529 college saving plans are state-sponsored, but growth is subject to the specific investments of the plan. There are currently 49 state-sponsored 529 savings plans available.
“529 savings plans are investment accounts”, explains Bob Cole, President and CEO of Private College 529 Plan. “This means funds can benefit from market gains but are also subject to losses. The money saved in a college saving plan can cover various additional educational expenses, such as accommodation.”
529 incentives come in the form of tax-free earnings and withdrawals. Some state plans even offer matching contributions, i.e., they match a specified percentage of your contributions each year.
Other features of the 529 plan include:
- the account owner has control of the account, not the beneficiary
- the beneficiary can be changed at any time
- anyone can contribute to the account
- the account owner does not deal with the state but with the investment company who run the account
- the owner can move their investment into a different state plan based on performance. This can be done once every 12 months.
How to open a 529 plan
There are 2 options when opening a 529 college saving plan. The first, known as direct sold plans, is to manage your own investments, usually directly through the investment company’s trading platform.

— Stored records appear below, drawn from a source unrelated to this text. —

$ cat src/rtl/ram_arbiter.sv
// Round-robin arbiter sharing one single-port RAM among NUM_REQ masters, one access in flight.
// Optional macro ARB_CPU_PRIORITY_EN: requester 0 wins every arbitration where it is requesting.
module ram_arbiter #(
    parameter int unsigned NUM_REQ     = 3,
    parameter int unsigned ADDR_WIDTH  = 16,
    parameter int unsigned DATA_WIDTH  = 8,
    parameter int unsigned RAM_LATENCY = 1
) (
    input  logic                            clk,
    input  logic                            reset,
    input  logic [NUM_REQ-1:0]              req,
    input  logic [NUM_REQ-1:0]              req_we,
    input  logic [NUM_REQ*ADDR_WIDTH-1:0]   req_addr,
    input  logic [NUM_REQ*DATA_WIDTH-1:0]   req_wr_data,
    output logic [NUM_REQ-1:0]              ack,
    output logic [DATA_WIDTH-1:0]           rd_data,
    output logic [NUM_REQ-1:0]              grant,
    output logic [ADDR_WIDTH-1:0]           ram_addr,
    output logic [DATA_WIDTH-1:0]           ram_wr_data,
    output logic                            ram_wren,
    input  logic [DATA_WIDTH-1:0]           ram_rd_data,
    output logic                            busy
);

    localparam int unsigned IDX_W = (NUM_REQ > 1) ? $clog2(NUM_REQ) : 1;
    localparam int unsigned CNT_W = 2;

    typedef enum logic [1:0] {
        S_IDLE,
        S_ACCESS,
        S_WAIT,
        S_ACK
    } state_t;

    state_t                  state_q;
    logic [IDX_W-1:0]        last_q;
    logic [IDX_W-1:0]        owner_q;
    logic [CNT_W-1:0]        wait_cnt_q;
    logic [NUM_REQ-1:0]      ack_q;
    logic [NUM_REQ-1:0]      grant_q;
    logic [DATA_WIDTH-1:0]   rd_data_q;
    logic [ADDR_WIDTH-1:0]   ram_addr_q;
    logic [DATA_WIDTH-1:0]   ram_wr_data_q;
    logic                    ram_wren_q;
    logic                    busy_q;

    logic [NUM_REQ-1:0]      req_eff_c;
    logic [IDX_W-1:0]        win_idx_c;
    logic                    win_found_c;
    logic [ADDR_WIDTH-1:0]   win_addr_c;
    logic [DATA_WIDTH-1:0]   win_data_c;
    logic                    win_we_c;
    int unsigned             cand;

    // Winner search: first requesting index after last_served, wrapping.
    always_comb begin
        req_eff_c   = req;
        win_idx_c   = '0;
        win_found_c = 1'b0;
        cand        = 0;
`ifdef ARB_CPU_PRIORITY_EN
        // Masking down to bit 0 makes the search land on the CPU wherever it starts.
        if (req[0]) begin
            req_eff_c = NUM_REQ'(1);
        end
`endif
        for (int unsigned k = 1; k <= NUM_REQ; k++) begin
            cand = (32'(last_q) + k) % NUM_REQ;
            if (!win_found_c && req_eff_c[IDX_W'(cand)]) begin
                win_found_c = 1'b1;
                win_idx_c   = IDX_W'(cand);
            end
        end
    end

    // Payload mux for the selected requester.
    always_comb begin
        win_addr_c = '0;
        win_data_c = '0;
        win_we_c   = 1'b0;
        for (int unsigned i = 0; i < NUM_REQ; i++) begin
            if (win_idx_c == IDX_W'(i)) begin
                win_addr_c = req_addr[i*ADDR_WIDTH +: ADDR_WIDTH];
                win_data_c = req_wr_data[i*DATA_WIDTH +: DATA_WIDTH];
                win_we_c   = req_we[i];
            end
        end
    end

    always_ff @(posedge clk or posedge reset) begin
        if (reset) begin
            state_q       <= S_IDLE;
            last_q        <= IDX_W'(NUM_REQ - 1);
            owner_q       <= '0;
            wait_cnt_q    <= '0;
            ack_q         <= '0;
            grant_q       <= '0;
            rd_data_q     <= '0;
            ram_addr_q    <= '0;
            ram_wr_data_q <= '0;
            ram_wren_q    <= 1'b0;
            busy_q        <= 1'b0;
        end else begin
            case (state_q)
                S_IDLE: begin
                    if (win_found_c) begin
                        owner_q       <= win_idx_c;
                        grant_q       <= NUM_REQ'(1) << win_idx_c;
                        ram_addr_q    <= win_addr_c;
                        ram_wr_data_q <= win_data_c;
                        ram_wren_q    <= win_we_c;
                        busy_q        <= 1'b1;
                        state_q       <= S_ACCESS;
                    end
                end
                S_ACCESS: begin
                    ram_wren_q <= 1'b0;
                    if (ram_wren_q) begin
                        ack_q   <= grant_q;
                        state_q <= S_ACK;
                    end else begin
                        wait_cnt_q <= CNT_W'(RAM_LATENCY - 1);
                        state_q    <= S_WAIT;
                    end
                end
                S_WAIT: begin
                    if (wait_cnt_q == '0) begin
                        rd_data_q <= ram_rd_data;
                        ack_q     <= grant_q;
                        state_q   <= S_ACK;
                    end else begin
                        wait_cnt_q <= wait_cnt_q - CNT_W'(1);
                    end
                end
                S_ACK: begin
                    ack_q   <= '0;
                    grant_q <= '0;
                    last_q  <= owner_q;
                    busy_q  <= 1'b0;
                    state_q <= S_IDLE;
                end
                default: state_q <= S_IDLE;
            endcase
        end
    end

    assign ack         = ack_q;
    assign rd_data     = rd_data_q;
    assign grant       = grant_q;
    assign ram_addr    = ram_addr_q;
    assign ram_wr_data = ram_wr_data_q;
    assign ram_wren    = ram_wren_q;
    assign busy        = busy_q;

endmodule
### config.mk
export PLATFORM = sky130hd
export DESIGN_NAME = mm_req_arbiter
export DESIGN_NICKNAME = d
export VERILOG_FILES = /design/src/rtl/mm_req_arbiter.sv
export SDC_FILE = /design/constraint.sdc
export NUM_CORES = 2
export LEC_CHECK = 0
export CORE_MARGIN = 2
export CORE_UTILIZATION = 45
export CTS_CLUSTER_DIAMETER = 100
export CTS_CLUSTER_SIZE = 25
export DETAILED_ROUTE_END_ITERATION = 7
export PLACE_DENSITY = 0.67
export SETUP_SLACK_MARGIN = 0.4
export SLEW_MARGIN = 20
export SYNTH_ARGS = -nofsm -noshare
export SYNTH_HDL_FRONTEND = slang
export SYNTH_SLANG_ARGS = --single-unit
### constraint.sdc
create_clock -name clock -period 6.9 [get_ports clock]
set_clock_uncertainty 0.15 [all_clocks]
set_input_delay 1.38 -clock clock [delete_from_list [all_inputs] [get_ports clock]]
set_output_delay 1.38 -clock clock [all_outputs]
set_load 0.01 [all_outputs]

“529 savings plans are investment accounts. This means funds can benefit from market gains but are also subject to losses. The money saved in a college saving plan can cover various additional educational expenses, such as accommodation.” – Bob Cole, President and CEO, Private College 529 Plan
Alternatively, you can enroll in an advisor-sold plan, meaning the investment firm manages the portfolio on your behalf.

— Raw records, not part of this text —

<file path="src/rtl/sprite_motion_ctrl_if.sv">
// Host configuration channel for sprite_motion_ctrl: valid/ready handshake carrying
// a new position and velocity.
interface sprite_motion_ctrl_if;
    logic       cfg_valid;
    logic       cfg_ready;
    logic [9:0] cfg_x;
    logic [9:0] cfg_y;
    logic [3:0] cfg_dx;
    logic [3:0] cfg_dy;

    modport master (
        output cfg_valid, cfg_x, cfg_y, cfg_dx, cfg_dy,
        input  cfg_ready
    );

    modport slave (
        input  cfg_valid, cfg_x, cfg_y, cfg_dx, cfg_dy,
        output cfg_ready
    );
endinterface

</file>
<file path="src/rtl/sprite_motion_ctrl.sv">
// Frame-synchronous sprite motion scheduler: steps X then Y, commits both on one edge.
// Define SPRITE_BOUNCE_EN for bounce at the edges; default build wraps around.
module sprite_motion_ctrl #(
    parameter int unsigned H_DISPLAY = 640,
    parameter int unsigned V_DISPLAY = 480,
    parameter int unsigned SPRITE_W  = 160,
    parameter int unsigned SPRITE_H  = 160,
    parameter int unsigned FRAME_DIV = 1
) (
    input  logic                       i_clk,
    input  logic                       i_rst_n,
    input  logic                       i_frame_start,
    sprite_motion_ctrl_if.slave        cfg,
    output logic [9:0]                 o_spr_x,
    output logic [9:0]                 o_spr_y,
    output logic                       o_update_done,
    output logic                       o_busy
);

    localparam logic [9:0] X_MAX   = 10'(H_DISPLAY - SPRITE_W);
    localparam logic [9:0] Y_MAX   = 10'(V_DISPLAY - SPRITE_H);
    localparam logic [3:0] FC_LAST = 4'(FRAME_DIV - 1);

    localparam logic [1:0] ST_IDLE   = 2'd0;
    localparam logic [1:0] ST_STEP_X = 2'd1;
    localparam logic [1:0] ST_STEP_Y = 2'd2;
    localparam logic [1:0] ST_COMMIT = 2'd3;

    logic [1:0]        r_state;
    logic [3:0]        r_fc;
    logic [9:0]        r_wx, r_wy, r_spr_x, r_spr_y;
    logic signed [3:0] r_vx, r_vy;
    logic              r_update_done;

    logic              w_idle, w_hs, w_step_y;
    logic [9:0]        w_pos, w_max, w_new_pos, w_cfg_x, w_cfg_y;
    logic signed [3:0] w_vel, w_new_vel;
    logic signed [10:0] w_sum, w_max_s;

    assign w_idle        = (r_state == ST_IDLE);
    assign w_hs          = cfg.cfg_valid && w_idle;
    assign cfg.cfg_ready = w_idle;
    assign o_busy        = !w_idle;
    assign o_spr_x       = r_spr_x;
    assign o_spr_y       = r_spr_y;
    assign o_update_done = r_update_done;

    assign w_cfg_x = (cfg.cfg_x > X_MAX) ? X_MAX : cfg.cfg_x;
    assign w_cfg_y = (cfg.cfg_y > Y_MAX) ? Y_MAX : cfg.cfg_y;

    // One adder serves both axes; STEP_X and STEP_Y are never active together.
    assign w_step_y = (r_state == ST_STEP_Y);
    assign w_pos    = w_step_y ? r_wy : r_wx;
    assign w_vel    = w_step_y ? r_vy : r_vx;
    assign w_max    = w_step_y ? Y_MAX : X_MAX;
    assign w_max_s  = $signed({1'b0, w_max});
    assign w_sum    = $signed({1'b0, w_pos}) + $signed({{7{w_vel[3]}}, w_vel});

`ifdef SPRITE_BOUNCE_EN
    logic signed [3:0] w_vel_neg;
    // -(-8) does not fit in 4 bits, so it saturates to +7
    assign w_vel_neg = (w_vel == 4'sb1000) ? 4'sd7 : -w_vel;
`endif

    always_comb begin
        w_new_pos = w_sum[9:0];
        w_new_vel = w_vel;
        if (w_sum < 11'sd0) begin
`ifdef SPRITE_BOUNCE_EN
            w_new_pos = '0;
            w_new_vel = w_vel_neg;
`else
            w_new_pos = 10'(w_sum + w_max_s + 11'sd1);
`endif
        end else if (w_sum > w_max_s) begin
`ifdef SPRITE_BOUNCE_EN
            w_new_pos = w_max;
            w_new_vel = w_vel_neg;
`else
            w_new_pos = 10'(w_sum - w_max_s - 11'sd1);
`endif
        end
    end

    always_ff @(posedge i_clk or negedge i_rst_n) begin
        if (!i_rst_n) begin
            r_state       <= ST_IDLE;
            r_fc          <= '0;
            r_wx          <= 10'd240;
            r_wy          <= 10'd160;
            r_spr_x       <= 10'd240;
            r_spr_y       <= 10'd160;
            r_vx          <= 4'sd1;
            r_vy          <= 4'sd1;
            r_update_done <= 1'b0;
        end else begin
            r_update_done <= 1'b0;
            case (r_state)
                ST_IDLE: begin
                    // Configuration wins over a coincident frame pulse
                    if (w_hs) begin
                        r_wx    <= w_cfg_x;
                        r_spr_x <= w_cfg_x;
                        r_wy    <= w_cfg_y;
                        r_spr_y <= w_cfg_y;
                        r_vx    <= $signed(cfg.cfg_dx);
                        r_vy    <= $signed(cfg.cfg_dy);
                        r_fc    <= '0;
                    end else if (i_frame_start) begin
                        if (r_fc == FC_LAST) begin
                            r_fc    <= '0;
                            r_state <= ST_STEP_X;
                        end else begin
                            r_fc <= r_fc + 4'd1;
                        end
                    end
                end
                ST_STEP_X: begin
                    r_wx    <= w_new_pos;
                    r_vx    <= w_new_vel;
                    r_state <= ST_STEP_Y;
                end
                ST_STEP_Y: begin
                    r_wy    <= w_new_pos;
                    r_vy    <= w_new_vel;
                    r_state <= ST_COMMIT;
                end
                ST_COMMIT: begin
                    r_spr_x       <= r_wx;
                    r_spr_y       <= r_wy;
                    r_update_done <= 1'b1;
                    r_state       <= ST_IDLE;
                end
            endcase
        end
    end

endmodule

</file>
<file path="src/flat_wrapper.sv">
// flat-port wrapper written by rule: the top's interface ports become plain ports
module sprite_motion_ctrl_flat 
#(
    parameter int unsigned H_DISPLAY = 640,
    parameter int unsigned V_DISPLAY = 480,
    parameter int unsigned SPRITE_W  = 160,
    parameter int unsigned SPRITE_H  = 160,
    parameter int unsigned FRAME_DIV = 1
)
  (i_clk, i_rst_n, i_frame_start, o_spr_x, o_spr_y, o_update_done, o_busy, cfg_cfg_valid, cfg_cfg_x, cfg_cfg_y, cfg_cfg_dx, cfg_cfg_dy, cfg_cfg_ready);
  sprite_motion_ctrl_if cfg_i ();
  input  logic i_clk;
  input  logic i_rst_n;
  input  logic i_frame_start;
  output logic [9:0] o_spr_x;
  output logic [9:0] o_spr_y;
  output logic o_update_done;
  output logic o_busy;
  input wire logic [$bits(cfg_i.cfg_valid)-1:0] cfg_cfg_valid;
  input wire logic [$bits(cfg_i.cfg_x)-1:0] cfg_cfg_x;
  input wire logic [$bits(cfg_i.cfg_y)-1:0] cfg_cfg_y;
  input wire logic [$bits(cfg_i.cfg_dx)-1:0] cfg_cfg_dx;
  input wire logic [$bits(cfg_i.cfg_dy)-1:0] cfg_cfg_dy;
  output wire logic [$bits(cfg_i.cfg_ready)-1:0] cfg_cfg_ready;
  assign cfg_i.cfg_valid = cfg_cfg_valid;
  assign cfg_i.cfg_x = cfg_cfg_x;
  assign cfg_i.cfg_y = cfg_cfg_y;
  assign cfg_i.cfg_dx = cfg_cfg_dx;
  assign cfg_i.cfg_dy = cfg_cfg_dy;
  assign cfg_cfg_ready = cfg_i.cfg_ready;
  sprite_motion_ctrl #(.H_DISPLAY(H_DISPLAY), .V_DISPLAY(V_DISPLAY), .SPRITE_W(SPRITE_W), .SPRITE_H(SPRITE_H), .FRAME_DIV(FRAME_DIV)) u_core (.i_clk(i_clk), .i_rst_n(i_rst_n), .i_frame_start(i_frame_start), .cfg(cfg_i), .o_spr_x(o_spr_x), .o_spr_y(o_spr_y), .o_update_done(o_update_done), .o_busy(o_busy));
endmodule
</file>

Opening a 529 plan requires completing an online application through your state’s plan website or with a private broker. During the process, you will usually be asked to set up automatic contributions from your account. The minimum contribution is set at $15 to $25.
There are no annual contribution limits for 529 plans. However, any contribution over $16,000 needs to be reported to the IRS because it may no longer qualify for gift tax exclusion. There is also an aggregate contribution limit. This varies between state plans and can range from $235,000 to $550,000.
Generally speaking, 529s can be opened in any state plan – residency is not a criteria. Nevertheless, Cole suggests that families should first consider state tax benefits for their own state’s plan:
“While there are no federal tax deductions for contributions to a 529 plan, many states offer state income tax deductions or credits for contributions to that state’s 529 plan. However, there are 7 states (AZ, AR, KS, MN, MO, MT, and PA), that allow residents to claim a state income tax deduction or credit for contributions to any 529 plan. After considering the tax benefits, consider fees and investment portfolio options offered through each plan to maximize your saving opportunity.”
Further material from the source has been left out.